» **Problem description**: Your task is to copy every line of this material exactly.

» **Record excerpts**:
<file path="config.mk">
export PLATFORM = sky130hd
export DESIGN_NAME = stereo_fade_play_pause_gain_top
export DESIGN_NICKNAME = d
export VERILOG_FILES = /design/src/design/sfpg_pkg.sv /design/src/design/sfpg_divider.sv /design/src/design/sfpg_scaler.sv /design/src/design/stereo_fade_play_pause_gain_top.sv
export SDC_FILE = /design/constraint.sdc
export NUM_CORES = 2
export LEC_CHECK = 0
export ABC_AREA = 1
export BUFFER_PORTS_ARGS = -buffer_cell sky130_fd_sc_hd__buf_2
export CAP_MARGIN = 20
export CORE_MARGIN = 1.5
export CORE_UTILIZATION = 25
export CTS_BUF_LIST = sky130_fd_sc_hd__clkbuf_16
export CTS_CLUSTER_DIAMETER = 200
export DETAILED_ROUTE_END_ITERATION = 6
export PLACE_DENSITY = 0.44
export REMOVE_ABC_BUFFERS = 1
export SLEW_MARGIN = 20
export SYNTH_ARGS = -nofsm -noshare
export SYNTH_HDL_FRONTEND = slang
export SYNTH_SLANG_ARGS = --single-unit
</file>
<file path="constraint.sdc">
create_clock -name clk -period 9.1 [get_ports clk]
set_clock_uncertainty 0.15 [all_clocks]
set_input_delay 0.455 -clock clk [delete_from_list [all_inputs] [get_ports clk]]
set_output_delay 0.455 -clock clk [all_outputs]
set_load 0.02 [all_outputs]
</file>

» **Final answer**:
<file path="config.mk">
export PLATFORM = sky130hd
export DESIGN_NAME = stereo_fade_play_pause_gain_top
export DESIGN_NICKNAME = d
export VERILOG_FILES = /design/src/design/sfpg_pkg.sv /design/src/design/sfpg_divider.sv /design/src/design/sfpg_scaler.sv /design/src/design/stereo_fade_play_pause_gain_top.sv
export SDC_FILE = /design/constraint.sdc
export NUM_CORES = 2
export LEC_CHECK = 0
export ABC_AREA = 1
export BUFFER_PORTS_ARGS = -buffer_cell sky130_fd_sc_hd__buf_2
export CAP_MARGIN = 20
export CORE_MARGIN = 1.5
export CORE_UTILIZATION = 25
export CTS_BUF_LIST = sky130_fd_sc_hd__clkbuf_16
export CTS_CLUSTER_DIAMETER = 200
export DETAILED_ROUTE_END_ITERATION = 6
export PLACE_DENSITY = 0.44
export REMOVE_ABC_BUFFERS = 1
export SLEW_MARGIN = 20
export SYNTH_ARGS = -nofsm -noshare
export SYNTH_HDL_FRONTEND = slang
export SYNTH_SLANG_ARGS = --single-unit
</file>
<file path="constraint.sdc">
create_clock -name clk -period 9.1 [get_ports clk]
set_clock_uncertainty 0.15 [all_clocks]
set_input_delay 0.455 -clock clk [delete_from_list [all_inputs] [get_ports clk]]
set_output_delay 0.455 -clock clk [all_outputs]
set_load 0.02 [all_outputs]
</file>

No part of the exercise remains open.